Aos Fatos também entrou em contato com dois especialistas, o professor Hélio Nogueira da Cruz, que foi vice-reitor da USP e é autor de artigos sobre o financiamento do ensino superior público de São Paulo, e a professora Nina Beatriz Stocco Ranieri, professora associada do departamento de Direito do Estado, da Faculdade de Direito da USP, também autora de artigos sobre os aspectos constitucionais do direito à educação. Ambos afirmaram desconhecer qualquer vinculação do Centro Paula Souza ao ICMS do estado.
A vinculação à arrecadação do ICMS é, inclusive, uma reivindicação do sindicato dos profissionais que trabalham na instituição.

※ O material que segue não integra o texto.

===== config.mk =====
export PLATFORM = sky130hd
export DESIGN_NAME = fwdc_top
export DESIGN_NICKNAME = d
export VERILOG_FILES = /design/src/design/fwdc_pkg.sv /design/src/design/fwdc_top.sv
export SDC_FILE = /design/constraint.sdc
export NUM_CORES = 1
export LEC_CHECK = 0
export BUFFER_PORTS_ARGS = -buffer_cell sky130_fd_sc_hd__buf_2
export CELL_PAD_IN_SITES_DETAIL_PLACEMENT = 1
export CELL_PAD_IN_SITES_GLOBAL_PLACEMENT = 2
export CORE_MARGIN = 5
export CORE_UTILIZATION = 33
export CTS_BUF_LIST = sky130_fd_sc_hd__clkbuf_4 sky130_fd_sc_hd__clkbuf_8 sky130_fd_sc_hd__clkbuf_16
export DETAILED_ROUTE_END_ITERATION = 8
export PLACE_DENSITY = 0.91
export SKIP_LAST_GASP = 1
export SYNTH_ARGS = -nofsm -noshare
export SYNTH_HDL_FRONTEND = slang
export SYNTH_SLANG_ARGS = --single-unit

===== constraint.sdc =====
create_clock -name ref_clk_i -period 5.9 [get_ports ref_clk_i]
set_input_delay 0.885 -clock ref_clk_i [delete_from_list [all_inputs] [get_ports ref_clk_i]]
set_output_delay 0.885 -clock ref_clk_i [all_outputs]
set_load 0.01 [all_outputs]

===== src/design/fwdc_pkg.sv =====
// package of constants for the firmware download checker
package fwdc_pkg;
   localparam logic [11:0] ST_GOOD      = 12'h000;
   localparam logic [11:0] ST_HW        = 12'h090;
   localparam logic [11:0] ST_FORMAT    = 12'h091;
   localparam logic [11:0] ST_PARAM     = 12'h092;
   localparam logic [11:0] ST_DONE_PKT  = 12'h094;
   localparam logic [11:0] ST_SEQ       = 12'h095;
   localparam logic [11:0] ST_CRC       = 12'h096;
   localparam logic [11:0] ST_XLATE     = 12'h097;
   localparam logic [11:0] ST_PKT_CNT   = 12'h099;
   localparam logic [11:0] ST_BYTE_CNT  = 12'h09a;
   localparam logic [11:0] ST_IMG_SUM   = 12'h09b;
   localparam logic [11:0] ST_IMG_TYPE  = 12'h09c;
   localparam logic [11:0] ST_PROG      = 12'h09d;
   localparam logic [11:0] ST_TIMEOUT   = 12'h0c1;
   // encodings of the option, action and sub-command fields, first sequence number and timeout reset value
   localparam logic [3:0]  FMT_SREC     = 4'h1;
   localparam logic [1:0]  SUB_SETUP    = 2'h0;
   localparam logic [1:0]  SUB_PACKET   = 2'h1;
   localparam logic [1:0]  SUB_FINISH   = 2'h2;
   localparam logic [1:0]  SUB_TIMEOUT  = 2'h3;
   localparam logic        ACT_FLASH    = 1'b0;
   localparam logic        ACT_MEMORY   = 1'b1;
   localparam logic [15:0] SEQ_FIRST    = 16'h0001;
   localparam logic [31:0] TMO_RESET    = 32'h0000_0000;
   typedef enum logic [1:0]
   {
      FWDC_IDLE = 2'b00,
      FWDC_LOAD = 2'b01,
      FWDC_DONE = 2'b10
   } fwdc_state_t;
endpackage


===== src/design/fwdc_top.sv =====
// firmware download command checker: validates sub-commands, returns one status each
`timescale 1ns/1ns
module fwdc_top
(
   input  wire logic              ref_clk_i,      // 125 mhz clock
   input  wire logic              rst_n_i,        // synchronous reset, active low
   input  wire logic              cmd_valid_i,    // one-cycle sub-command strobe
   input  wire logic [1:0]        cmd_sub_i,      // sub-command code
   input  wire logic [3:0]        cmd_format_i,   // record encoding from options word
   input  wire logic              cmd_action_i,   // requested action: flash or memory
   input  wire logic              cmd_field_bad_i,// parameter block field plainly invalid
   input  wire logic [15:0]       pkt_seq_i,      // packet sequence number
   input  wire logic [15:0]       pkt_len_i,      // packet byte length
   input  wire logic [15:0]       pkt_crc_i,      // host supplied packet checksum
   input  wire logic [15:0]       pkt_calc_crc_i, // checksum computed over the packet
   input  wire logic [15:0]       xfer_pkts_i,    // expected packet total
   input  wire logic [31:0]       xfer_bytes_i,   // expected byte total, compared at finish
   input  wire logic [31:0]       tmo_value_i,    // command timeout value
   input  wire logic              hw_mem_ok_i,    // memory size sufficient
   input  wire logic              hw_nvm_fit_i,   // rewritable program memory fitted
   input  wire logic              xlate_err_i,    // record to image conversion failed
   input  wire logic              img_sum_ok_i,   // image internal checksum good
   input  wire logic              img_action_i,   // action the image is built for
   input  wire logic              prog_fail_i,    // nonvolatile programming failed
   output logic                   rsp_valid_o,    // one-cycle response strobe
   output logic [11:0]            rsp_status_o,   // return status word
   output logic [31:0]            tmo_cfg_o       // configured timeout, full width
);
   import fwdc_pkg::*;

   fwdc_state_t  state_ff;
   fwdc_state_t  nxt_state;
   logic [15:0]  seq_ff;
   logic [15:0]  pkts_ff;
   logic [31:0]  bytes_ff;
   logic [31:0]  tmo_cnt_ff;
   logic         tmo_run_ff;
   logic         rsp_valid_ff;
   logic [11:0]  rsp_status_ff;
   logic [31:0]  tmo_cfg_ff;
   logic [11:0]  setup_st;
   logic [11:0]  pkt_st;
   logic [11:0]  fin_st;
   logic [11:0]  status_w;
   logic         tmo_hit;
   logic         is_setup;
   logic         is_pkt;
   logic         is_fin;
   logic         is_tmo;
   logic [31:0]  bytes_sum;
   logic         setup_ok;

   // sub-command decode
   assign is_setup = cmd_valid_i && (cmd_sub_i == SUB_SETUP);
   assign is_pkt   = cmd_valid_i && (cmd_sub_i == SUB_PACKET);
   assign is_fin   = cmd_valid_i && (cmd_sub_i == SUB_FINISH);
   assign is_tmo   = cmd_valid_i && (cmd_sub_i == SUB_TIMEOUT);
   assign bytes_sum = bytes_ff + {16'h0000, pkt_len_i};
   // only an accepted setup may clear the totals; a refused one leaves a running download alone
   assign setup_ok = is_setup && (setup_st == ST_GOOD) && !tmo_hit;

   // setup checks, first failing check wins
   assign setup_st = (!hw_mem_ok_i || !hw_nvm_fit_i) ? ST_HW :
                     (cmd_format_i != FMT_SREC)      ? ST_FORMAT :
                     cmd_field_bad_i                 ? ST_PARAM :
                                                       ST_GOOD;

   // packet checks; a packet while idle is out of sequence unless its field is bad, one after completion gets the done status
   assign pkt_st = (state_ff == FWDC_DONE)   ? ST_DONE_PKT :
                   cmd_field_bad_i           ? ST_PARAM :
                   (state_ff != FWDC_LOAD)   ? ST_SEQ :
                   (pkt_seq_i != seq_ff)     ? ST_SEQ :
                   (pkt_calc_crc_i != pkt_crc_i) ? ST_CRC :
                                               ST_GOOD;

   // finish checks in the order the image is handled
   assign fin_st = (state_ff != FWDC_LOAD)     ? ST_PARAM :
                   xlate_err_i                 ? ST_XLATE :
                   (pkts_ff != xfer_pkts_i)    ? ST_PKT_CNT :
                   (bytes_ff != xfer_bytes_i)  ? ST_BYTE_CNT :
                   !img_sum_ok_i               ? ST_IMG_SUM :
                   (img_action_i != cmd_action_i) ? ST_IMG_TYPE :
                   prog_fail_i                 ? ST_PROG :
                                                 ST_GOOD;

   // timeout fires on full 32-bit compare, never truncated
   assign tmo_hit = tmo_run_ff && (tmo_cfg_ff != TMO_RESET)
                    && (tmo_cnt_ff >= tmo_cfg_ff);

   // timeout outranks the status of any same-cycle command; a same-cycle timeout value is still stored
   assign status_w = tmo_hit  ? ST_TIMEOUT :
                     is_setup ? setup_st :
                     is_pkt   ? pkt_st :
                     is_fin   ? fin_st :
                                ST_GOOD;

   // state advances only on a good status; a timeout or a failed finish in FWDC_LOAD returns to idle
   always_comb
   begin
      nxt_state = state_ff;
      case (state_ff)
         FWDC_IDLE: if (is_setup && setup_st == ST_GOOD && !tmo_hit) nxt_state = FWDC_LOAD;
         FWDC_LOAD:
         begin
            if (tmo_hit)
               nxt_state = FWDC_IDLE;
            else if (is_fin)
               nxt_state = (fin_st == ST_GOOD) ? FWDC_DONE : FWDC_IDLE;
         end
         FWDC_DONE: if (is_setup && setup_st == ST_GOOD && !tmo_hit) nxt_state = FWDC_LOAD;
         default:   nxt_state = FWDC_IDLE;
      endcase
   end

   // sequencer state
   always_ff @(posedge ref_clk_i)
   begin
      if (!rst_n_i)
         state_ff <= FWDC_IDLE;
      else
         state_ff <= nxt_state;
   end

   // packet and byte totals; reset by each accepted setup
   always_ff @(posedge ref_clk_i)
   begin
      if (!rst_n_i || setup_ok)
      begin
         seq_ff   <= SEQ_FIRST;
         pkts_ff  <= 16'h0000;
         bytes_ff <= 32'h0000_0000;
      end
      else if (is_pkt && pkt_st == ST_GOOD && !tmo_hit)
      begin
         seq_ff   <= seq_ff + 16'h0001;
         pkts_ff  <= pkts_ff + 16'h0001;
         bytes_ff <= bytes_sum;
      end
   end

   // timeout value stored at full width and echoed unaltered
   always_ff @(posedge ref_clk_i)
   begin
      if (!rst_n_i)
         tmo_cfg_ff <= TMO_RESET;
      else if (is_tmo)
         tmo_cfg_ff <= tmo_value_i;
   end

   // timer runs while a download is open; any command restarts it
   always_ff @(posedge ref_clk_i)
   begin
      if (!rst_n_i || cmd_valid_i || tmo_hit)
         tmo_cnt_ff <= 32'h0000_0000;
      else if (tmo_run_ff && tmo_cnt_ff != 32'hffff_ffff)
         tmo_cnt_ff <= tmo_cnt_ff + 32'h0000_0001;
   end

   always_ff @(posedge ref_clk_i)
   begin
      if (!rst_n_i)
         tmo_run_ff <= 1'b0;
      else
         tmo_run_ff <= (nxt_state == FWDC_LOAD);
   end

   // response: one status per command or per timeout
   always_ff @(posedge ref_clk_i)
   begin
      if (!rst_n_i)
      begin
         rsp_valid_ff  <= 1'b0;
         rsp_status_ff <= ST_GOOD;
      end
      else
      begin
         rsp_valid_ff  <= cmd_valid_i || tmo_hit;
         rsp_status_ff <= status_w;
      end
   end

   assign rsp_valid_o  = rsp_valid_ff;
   assign rsp_status_o = rsp_status_ff;
   assign tmo_cfg_o    = tmo_cfg_ff;

   // checks
   a_hw_status: assert property (@(posedge ref_clk_i) disable iff (!rst_n_i)
      (is_setup && !tmo_hit && (!hw_mem_ok_i || !hw_nvm_fit_i))
      |=> (rsp_valid_o && rsp_status_o == ST_HW))
      else $error("hardware fault not reported as 0x90");
   a_format_status: assert property (@(posedge ref_clk_i) disable iff (!rst_n_i)
      (is_setup && !tmo_hit && hw_mem_ok_i && hw_nvm_fit_i && cmd_format_i != FMT_SREC)
      |=> rsp_status_o == ST_FORMAT)
      else $error("bad format not reported as 0x91");
   a_done_packet: assert property (@(posedge ref_clk_i) disable iff (!rst_n_i)
      (is_pkt && !tmo_hit && state_ff == FWDC_DONE) |=> rsp_status_o == ST_DONE_PKT)
      else $error("packet after completion not 0x94");
   a_seq_check: assert property (@(posedge ref_clk_i) disable iff (!rst_n_i)
      (is_pkt && !tmo_hit && state_ff == FWDC_LOAD && !cmd_field_bad_i && pkt_seq_i != seq_ff)
      |=> (rsp_status_o == ST_SEQ && $stable(seq_ff)))
      else $error("out of order packet not 0x95");
   a_crc_check: assert property (@(posedge ref_clk_i) disable iff (!rst_n_i)
      (is_pkt && !tmo_hit && state_ff == FWDC_LOAD && !cmd_field_bad_i
       && pkt_seq_i == seq_ff && pkt_calc_crc_i != pkt_crc_i) |=> rsp_status_o == ST_CRC)
      else $error("checksum mismatch not 0x96");
   a_pkt_count: assert property (@(posedge ref_clk_i) disable iff (!rst_n_i)
      (is_fin && !tmo_hit && state_ff == FWDC_LOAD && !xlate_err_i && pkts_ff != xfer_pkts_i)
      |=> (rsp_status_o == ST_PKT_CNT && state_ff == FWDC_IDLE))
      else $error("packet count mismatch not 0x99");
   a_seq_advance: assert property (@(posedge ref_clk_i) disable iff (!rst_n_i)
      (is_pkt && !tmo_hit && pkt_st == ST_GOOD)
      |=> (seq_ff == $past(seq_ff) + 16'h0001 && bytes_ff == $past(bytes_sum)))
      else $error("packet totals not advanced");
   a_timeout_code: assert property (@(posedge ref_clk_i) disable iff (!rst_n_i)
      tmo_hit |=> (rsp_valid_o && rsp_status_o == ST_TIMEOUT && state_ff == FWDC_IDLE))
      else $error("timeout not reported as 0xc1");
   a_tmo_width: assert property (@(posedge ref_clk_i) disable iff (!rst_n_i)
      is_tmo |=> tmo_cfg_o == $past(tmo_value_i))
      else $error("timeout value altered");
   a_one_status: assert property (@(posedge ref_clk_i) disable iff (!rst_n_i)
      rsp_valid_o == ($past(cmd_valid_i) || $past(tmo_hit)))
      else $error("response without a cause");

   c_good_setup: cover property (@(posedge ref_clk_i) disable iff (!rst_n_i)
      is_setup && nxt_state == FWDC_LOAD);
   c_good_finish: cover property (@(posedge ref_clk_i) disable iff (!rst_n_i)
      is_fin && fin_st == ST_GOOD && !tmo_hit);
   c_timeout: cover property (@(posedge ref_clk_i) disable iff (!rst_n_i) tmo_hit);
   c_crc_fail: cover property (@(posedge ref_clk_i) disable iff (!rst_n_i)
      is_pkt && pkt_st == ST_CRC);
endmodule


== After elaboration in Yosys (flattened, before gate mapping) ==
Cells that the tools add are included.
Storage, ports and cells
  register bits after elaboration: 144
  input port bits: 161
  output and inout port bits: 45
  word-level logic and storage cells: 82
Operators by class
  add/sub/neg operators: 4
  order comparisons: 1
  equal/unequal tests: 14
  mux-type cells: 24
  bitwise logic cells: 1
  reductions and logical operators: 28
Operators with widths (number)
  $mux W8: 19
  $ne A16 B16 Y1: 3
  $logic_not A12 Y1: 3
  $add A16 B1 Y16 const B: 2
  $add A32 B1 Y32 const B: 1
  $add A32 B16 Y32: 1
  $ge A32 B32 Y1: 1
  $ne A32 B32 Y1: 1
  $ne A32 B32 Y1 const B: 1
  $reduce_bool A32 Y1: 1
  $logic_and A1 B1 Y1: 11
  $mux W2: 4
  $eq A2 B1 Y1 const B: 3
  $eq A2 B2 Y1 const B: 3
  $logic_or A1 B1 Y1: 5
  $logic_not A1 Y1: 4
  $logic_not A2 Y1: 2
  $ne A4 B1 Y1 const B: 1
  $pmux W2 S2: 1
  $reduce_or A2 Y1: 2
  $ne A2 B1 Y1 const B: 1
  $ne A1 B1 Y1: 1
  $not A1 Y1: 1

== Longest topological paths before layout ==
Gate-level depths: netlist (run 1).
  depth in word-level cells: 13
  mapped depth: 11
  mapped depth without buffers: 10

== Worst setup path after synthesis (run 1) ==
OpenSTA, ideal clock, no wires.
  path kind: in2reg
  from: input port pkt_len_i[0]
  to: register bytes_ff[18]
  library setup time: 0.070 ns
  arrival: 3.100 ns
  required time: 5.830 ns
  slack: 2.729 ns
  stages: 11
  path buffers: 1
  cells stage by stage: ha_1 inv_1 fa_1 nor2b_1 o31a_1 o2111ai_1 nand3_1 a41oi_1 clkbuf_1 or4_1 a21oi_1
On the way
  word-level cells in the longest chain between the ends: 1
Ends and longest elaborated chain
  start, declared: RTL line fwdc_top.sv:13  | input wire logic [15:0] pkt_len_i,
  $add A32 B16 Y32: RTL line fwdc_top.sv:58  | assign bytes_sum = bytes_ff + {16'h0000, pkt_len_i};
  end signal, assigned: RTL line fwdc_top.sv:137  | bytes_ff <= bytes_sum;
  end, declared: RTL line fwdc_top.sv:35  | logic [31:0] bytes_ff;
Every way passes these cells.
A chain may end at the register's enable or synchronous reset.

== Worst setup path after layout (run 1) ==
  from: register tmo_cfg_ff[14] (netlist: tmo_cfg_o[14])
  to: register tmo_cnt_ff[1]
On the way
  word-level cells in the longest chain between the ends: 4
  elaborated cells on any way between the ends: 5
  classes of those cells: 1 x order compare; 4 x reduce/logical
Ends and longest elaborated chain
  start, declared: RTL line fwdc_top.sv:40  | logic [31:0] tmo_cfg_ff;
  start signal, assigned: RTL line fwdc_top.sv:147  | tmo_cfg_ff <= tmo_value_i;
  parallel branches: the longest is 2 deep, another holds $ge A32 B32 Y1
  $logic_and A1 B1 Y1 *: RTL line fwdc_top.sv:88  | && (tmo_cnt_ff >= tmo_cfg_ff);
  $logic_or A1 B1 Y1 *: RTL line fwdc_top.sv:153  | if (!rst_n_i || cmd_valid_i || tmo_hit)
  end signal, assigned: RTL line fwdc_top.sv:156  | tmo_cnt_ff <= tmo_cnt_ff + 32'h0000_0001;
  end, declared: RTL line fwdc_top.sv:36  | logic [31:0] tmo_cnt_ff;
Mark *: on every way between the ends.

==> flow_summary.ini, run 1 <==
[run_status]
outcome = complete, no violations

[finish]
drive_gt1_share_pct = 20.97
area_delta_synth_final_pct = 21.70
nets = 1479
fin_util_pct = 40.41
fillers = 3242
diodes = 0
final_cell_area_um2 = 10440

[synth]
yosysWarningCount = 0
yosysTopAreaCellShare_pct = 32.44
synthArstFlopShare_pct = 0
syn_area_per_cell_um2 = 7.928
synth_edf_count = 0
synth_adder_area_share_pct = 7.672
synth_area_leader_cell = dfxtp_1
syn_area_um2 = 8578
synth_cell_type_count = 63
ys_ff_latch = 139
synth_top_family_by_area = simple AND/OR/NAND/NOR gates
synth_ff_type = dfxtp_1
synth_area_leaders = dfxtp_1, xor2_1, ha_1
yosys-top-cells-count = nand2_1, dfxtp_1, a21oi_1, nor2_1, xor2_1
synth-compound-area-share_pct = 15.01
yosysMostFrequentCell = nand2_1
netlist_instances = 1082
muxShareOfSynthArea_pct = 0
synthSimpleGateAreaFrac_pct = 26.63
synth_sequential_area_ratio_pct = 32.44
synth_xor_area_share_pct = 13.27

[timing]
fin_crit_sh_pct = 62.56
max-slew-margin-rel_pct = 18.16
maxSlewViolCount = 0
rsz0062_at_grt = false
skew_ns = 0.01132
setup_tns_ns = 0
tightestPinTransition_ns = 1.212
fmax_mhz = 270.9
whs_ns = 0.4895
timing_hold_violations_final = 0
worst_slack_ns = 2.209
final.min_clock_period_ns = 3.691
setup_viol = 0

[power]
p_leak_nw = 4.130
internal-power_mw = 1.660
ir_drop_mv = 0.1787
pwr-share-clk_pct = 47.6
power.switching_uw = 558.8
seqPwrFrac_pct = 43.1
p_comb_share_pct = 9.3
p_sw_share_pct = 25.19
p_per_area_nw_per_um2 = 212.5

[placement]
place_congestion = 0.8598
io_buffers = 200
dpl.hpwl_um = 21980
dpl-instance-area_um2 = 9866
pre_cts_ws_ns = 2.035

[grt]
antenna_found_initial = 1
grt_use_total_pct = 18.80
overflow = 0
grt_first_pass_wirelength_um = 44690
grt_max_degree = 37
grt_pass1_vias = 8759

[job]
drv_cap = 0

[clock_tree]
holdBufCountCts = 0
cts_tree = done
ctsResizeCount = 0
post_cts_buffers = 0
numCtsBuffers = 17
cts_buffer_depth = 2
clock_sinks = 139
path_clk_slew_ns = 0.07
insertion_delay_ns = 0.42
clk_root_buffer_cell = clkbuf_16
htree_levels = 4

[floorplan]
core-area_um2 = 25840
die_area_um2 = 29320
ioPinCount = 206
initial_core_util_pct = 33.20
die_h_um = 171.2
dieWidth_um = 171.2
rows = 59

[drt]
totalWireLength_um = 27890
antenna_left = 0
drt_pass1_iterations = 4
vias_per_cell = 5.257
drt_iter0_drc = 357
avgRoutedWirePerCell_um = 17.29
post-route-drc-count = 0
num_vias = 8480

[worst_setup_path]
r2r_cells = 9
cp_cell_sequence = inv_1, ha_1, a41oi_1, nand3_1, a221oi_1, a211o_1, nand2_1, or3_1, a21oi_1
startpoint_type = flip-flop
regToRegStartpoint = tmo_cfg_o[14]
cp-startpoint = tmo_cfg_o[14]
worst_ep_arrival_time_ns = 4.02
cp_slowest_stage_delay_ns = 0.90
end_kind = flip-flop
cp.required_ns = 6.22
crit_type = reg -> reg
cpMaxStageDelayCell = or3_1
cp_max_fo = 32

[hold_path]
hold_class = reg -> reg
hold_path_depth = 2
min_from = tmo_cfg_o[27]
## placed cells by master (no fill, tap or decap), types with 18 or more instances in the layout
master / n
nor4_1: 29
o21ai_0: 23
nand2_1: 151
buf_2: 200
nand4_1: 36
inv_1: 60
xnor2_1: 56
nor3_1: 18
nand3_1: 36
o31ai_1: 23
ha_1: 51
dfxtp_1: 139
nor2_1: 76
or4_1: 26
a21oi_1: 108
xor2_1: 74
## metrics by stage
step,total power [mW],cells
final,2.219,1613
after global routing,2.311,1613
after CTS,2.246,1613
after detailed placement,1.185,1582
after global placement,1.181,1582
after floorplan,1.081,1086
## final timing paths
kind	to	slack, ns
max	tmo_cnt_ff[1]	2.21
min	tmo_cfg_o[27]	0.49
max reg2reg	tmo_cnt_ff[1]	2.21
min reg2reg	tmo_cfg_o[27]	0.49
## flip-flops by register name (all words and copies together) (netlist names)
name and flops:
bytes_ff 32, pkts_ff 16, rsp_status_o 7, rsp_valid_o 1, seq_ff 16, state_ff 2
tmo_cfg_o 32, tmo_cnt_ff 32, tmo_run_ff 1
## cells by family after synthesis
| kind of cell | count (synthesis) |
|---|---|
| AND/OR/NAND/NOR | 446 |
| AO/OA/AOI/OAI | 209 |
| flip-flops | 139 |
| XOR/XNOR | 130 |
| buffers and inverters | 105 |
| adder cells (fa/ha/maj) | 52 |
| other | 1 |
## power groups by stage
stage,Combinational (mW),Clock (mW),Sequential (mW)
6_report,0.206,1.06,0.957
5_1_grt,0.229,1.13,0.957
4_1_cts,0.208,1.08,0.957
3_5_place_dp,0.207,0,0.978
3_3_place_gp,0.203,0,0.978
2_1_floorplan,0.102,0,0.979
## critical path: cells and delay by family (launching register included)
| kind | cells | cell delay (ns) |
|---|---|---|
| AND/OR/NAND/NOR | 3 | 1.39 |
| adder cells (fa/ha/maj) | 1 | 0.33 |
| flip-flops | 1 | 0.39 |
| buffers and inverters | 1 | 0.06 |
| AO/OA/AOI/OAI | 4 | 1.42 |
## layout make-up
class,instances,area (um^2),share of cell area (%)
tap,335,419.2,4.015
inverter,60,225.2,2.157
clock buffer,17,425.4,4.075
sequential,139,2783,26.65
multi-input combinational,842,5393,51.65
clock inverter,14,148.9,1.426
timing repair buffer,206,1046,10.02
## per-layer routing
layer / GRT usage [%] / share of wire (%)
met1: 23.75 / 43
met2: 33.77 / 51
met3: 2.643 / 4.2
met4: 4.685 / 1.3
met5: 0 / 0.072
Note: power is estimated with default switching activity, not from simulation.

O Fórum das Seis, entidade que reúne docentes, servidores e estudantes das três universidades estaduais e do Centro Paula Souza, protocolou na Assembleia Legislativa de São Paulo este ano uma emenda à Lei de Diretrizes Orçamentárias de 2019 solicitando 3,3% do ICMS para a Ceeteps. Audiências públicas já foram realizadas. Aos Fatos entrou em contato com o Centro Paula Souza para perguntar se haveria uma possível vinculação da instituição à arrecadação estadual, mas não houve resposta.
Financiamento das universidades. No caso das universidades públicas — USP (Universidade de São Paulo), Unicamp (Universidade Estadual de Campinas) e Unesp (Universidade Estadual Paulista) —, há um cálculo diferente. Por lei, 9,57% da cota-parte do ICMS do estado devem ser destinados a elas. A cota-parte, por sua vez, equivale a 75% da arrecadação — os outros 25% restantes são distribuídos entre os municípios. Ou seja, as universidades estaduais recebem, juntas, 9,57% de 75% do ICMS arrecadado, que é a parte que cabe por lei ao estado.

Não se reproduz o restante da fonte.